123,A,B,,,,AC,DF,,,,,,,,,,,,n 
567,A,B,,C,D,,,,,,,,, 7
89,C,B

Output

123,A
123,B
123,
123,
.
.
123,AC
123,DF
567,A
567,B
567,C
567,D
567,7
89,C
89,B

Please advise.

sourcejedi
  • 50,249
Yarlly
  • 33
  • 1
    I am not really sure why we have a CSV tag. IMO the easiest tool to jump to for standard CSV would be python, but this site is not really supposed to be for programming questions except for "shell scripting". Maybe a bit of a grey area. https://unix.stackexchange.com/questions/7425/is-there-a-robust-command-line-tool-for-processing-csv-files – sourcejedi May 20 '19 at 20:53

2 Answers2

2
$ cat file
123,A,B,,,,AC,DF,,,,,,,,,,,,n
567,A,B,,C,D,,,,,,,,, 7
89,C,B
$ awk -F, 'BEGIN { OFS = FS } { for (i = 2; i <= NF; ++i) if ($i != "") print $1, $i }' file
123,A
123,B
123,AC
123,DF
123,n
567,A
567,B
567,C
567,D
567, 7
89,C
89,B

This assumes that the data is in a simple CSV format that does not require any quotes (no embedded commas or newlines in any field).
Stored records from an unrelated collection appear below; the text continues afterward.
`src/rtl/mem_write_ctrl.sv`:
```
// -----------------------------------------------------------------------------
// mem_write_ctrl
//
// Purpose:
//   Button-driven write controller for a small memory with a per-entry valid
//   bit. A rising edge on the debounced `enter` level captures addr/din and,
//   two cycles later, commits the data into the memory while driving one
//   enable line of an external valid-bit register bank. A `clear_all`
//   request sweeps every valid bit to 0, one entry per cycle. An internal
//   shadow copy of the valid bits drives the overwrite pulse, the
//   valid-entry count and the masked read port.
//
// Ports:
//   clk        in   system clock, all state updates on the rising edge
//   reset      in   synchronous active-high reset
//   enter      in   debounced write button (level); only its rising edge acts
//   clear_all  in   level request to invalidate every entry
//   addr       in   write address
//   din        in   write data
//   rd_addr    in   read address
//   valid_we   out  one-hot enables for the external valid-bit registers
//   valid_d    out  data value for the enabled valid-bit register
//   data_out   out  registered read data (0 for an invalid entry)
//   data_valid out  registered valid flag of the rd_addr entry
//   busy       out  high whenever the FSM is not IDLE
//   ovw        out  one-cycle pulse when a commit overwrites a valid entry
//   count      out  number of currently valid entries, 0..8
//   state_dbg  out  current FSM state encoding, for observation only
//
// Handshake:
//   There is no valid/ready pair on this block. A write request is the
//   rising edge of `enter` seen while IDLE; any edge or clear request seen
//   while busy is dropped, never queued. clear_all wins over a simultaneous
//   edge.
// -----------------------------------------------------------------------------
module mem_write_ctrl #(
  parameter int DEPTH = 8,
  parameter int WIDTH = 8
) (
  input  logic             clk,
  input  logic             reset,
  input  logic             enter,
  input  logic             clear_all,
  input  logic [2:0]       addr,
  input  logic [WIDTH-1:0] din,
  input  logic [2:0]       rd_addr,
  output logic [DEPTH-1:0] valid_we,
  output logic             valid_d,
  output logic [WIDTH-1:0] data_out,
  output logic             data_valid,
  output logic             busy,
  output logic             ovw,
  output logic [3:0]       count,
  output logic [1:0]       state_dbg
);

  typedef enum logic [1:0] {
    IDLE    = 2'd0,
    CAPTURE = 2'd1,
    COMMIT  = 2'd2,
    CLEAR   = 2'd3
  } state_t;

  localparam logic [DEPTH-1:0] ONE_HOT_0 = {{(DEPTH-1){1'b0}}, 1'b1};
  localparam logic [2:0]       LAST_IDX  = 3'd7;

  state_t           state_q, state_d;
  logic             enter_q;
  logic             enter_rise;
  logic [2:0]       addr_q, addr_d;
  logic [WIDTH-1:0] din_q, din_d;
  logic [2:0]       idx_q, idx_d;
  logic [DEPTH-1:0] shadow_q, shadow_d;
  logic [3:0]       count_q, count_d;
  logic             mem_we;
  logic [WIDTH-1:0] mem_q [DEPTH];
  logic [WIDTH-1:0] data_out_q;
  logic             data_valid_q;

  // enter_q resets high so a button held through reset release is not
  // mistaken for a fresh press.
  assign enter_rise = enter & ~enter_q;

  // ---------------------------------------------------------------------------
  // Next-state and output logic
  // ---------------------------------------------------------------------------
  always_comb begin
    state_d  = state_q;
    addr_d   = addr_q;
    din_d    = din_q;
    idx_d    = idx_q;
    shadow_d = shadow_q;
    count_d  = count_q;
    valid_we = '0;
    valid_d  = 1'b0;
    ovw      = 1'b0;
    mem_we   = 1'b0;

    unique case (state_q)
      IDLE: begin
        if (clear_all) begin
          state_d = CLEAR;
          idx_d   = 3'd0;
        end else if (enter_rise) begin
          state_d = CAPTURE;
          addr_d  = addr;
          din_d   = din;
        end
      end

      CAPTURE: begin
        state_d = COMMIT;
      end

      COMMIT: begin
        valid_we = ONE_HOT_0 << addr_q;
        valid_d  = 1'b1;
        mem_we   = 1'b1;
        ovw      = shadow_q[addr_q];
        // count tracks the shadow population, so it can only grow when the
        // target was empty and therefore never exceeds DEPTH.
        if (!shadow_q[addr_q]) begin
          count_d = count_q + 4'd1;
        end
        shadow_d[addr_q] = 1'b1;
        state_d          = IDLE;
      end

      CLEAR: begin
        valid_we        = ONE_HOT_0 << idx_q;
        shadow_d[idx_q] = 1'b0;
        if (shadow_q[idx_q]) begin
          count_d = count_q - 4'd1;
        end
        idx_d = idx_q + 3'd1;
        if (idx_q == LAST_IDX) begin
          state_d = IDLE;
          count_d = 4'd0;
        end
      end

      default: begin
        state_d = IDLE;
      end
    endcase

    // A reset cycle aborts whatever operation is in flight: nothing reaches
    // the external valid bank or the memory in that cycle.
    if (reset) begin
      valid_we = '0;
      valid_d  = 1'b0;
      ovw      = 1'b0;
      mem_we   = 1'b0;
    end
  end

  // ---------------------------------------------------------------------------
  // Control state
  // ---------------------------------------------------------------------------
  always_ff @(posedge clk) begin
    if (reset) begin
      state_q  <= IDLE;
      enter_q  <= 1'b1;
      addr_q   <= 3'd0;
      din_q    <= '0;
      idx_q    <= 3'd0;
      shadow_q <= '0;
      count_q  <= 4'd0;
    end else begin
      state_q  <= state_d;
      enter_q  <= enter;
      addr_q   <= addr_d;
      din_q    <= din_d;
      idx_q    <= idx_d;
      shadow_q <= shadow_d;
      count_q  <= count_d;
    end
  end

  // ---------------------------------------------------------------------------
  // Storage array: never reset, invalid entries are masked on read instead.
  // ---------------------------------------------------------------------------
  always_ff @(posedge clk) begin
    if (mem_we) begin
      mem_q[addr_q] <= din_q;
    end
  end

  // ---------------------------------------------------------------------------
  // Read port: one-cycle registered read of the current array contents, no
  // bypass of a commit happening in the same cycle.
  // ---------------------------------------------------------------------------
  always_ff @(posedge clk) begin
    if (reset) begin
      data_out_q   <= '0;
      data_valid_q <= 1'b0;
    end else begin
      data_out_q   <= shadow_q[rd_addr] ? mem_q[rd_addr] : '0;
      data_valid_q <= shadow_q[rd_addr];
    end
  end

  assign data_out   = data_out_q;
  assign data_valid = data_valid_q;
  assign busy       = (state_q != IDLE);
  assign count      = count_q;
  assign state_dbg  = state_q;

endmodule

```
The awk code simply iterates over the comma-delimited fields of each line, from field 2 onwards, and prints them along with the first field on new lines. Empty fields are ignored. If you don't want to ignore empty fields (it's unclear in the question), remove the if ($i != "") bit in the code.

sourcejedi
  • 50,249
Kusalananda
  • 333,661
2

Using Miller (http://johnkerl.org/miller/doc/) with

mlr --nidx --fs "," reshape -r '[^1]' -o item,value \
then filter -S -x '$value==""' \
then cut -f 1,value input.txt

you have

123,A
123,B
123,AC
123,DF
123,n
567,A
567,B
567,C
567,D
567, 7
89,C
89,B

If you want also null value is

mlr --nidx --fs "," reshape -r '[^1]' -o item,value \
then cut -f 1,value input.txt

And you will have

123,A
123,B
123,
123,
123,
123,AC
123,DF
123,
123,
123,
123,
123,
123,
123,
123,
123,
123,
123,n
567,A
567,B
567,
567,C
567,D
567,
567,
567,
567,
567,
567,
567,
567, 7
89,C
89,B
aborruso
  • 2,855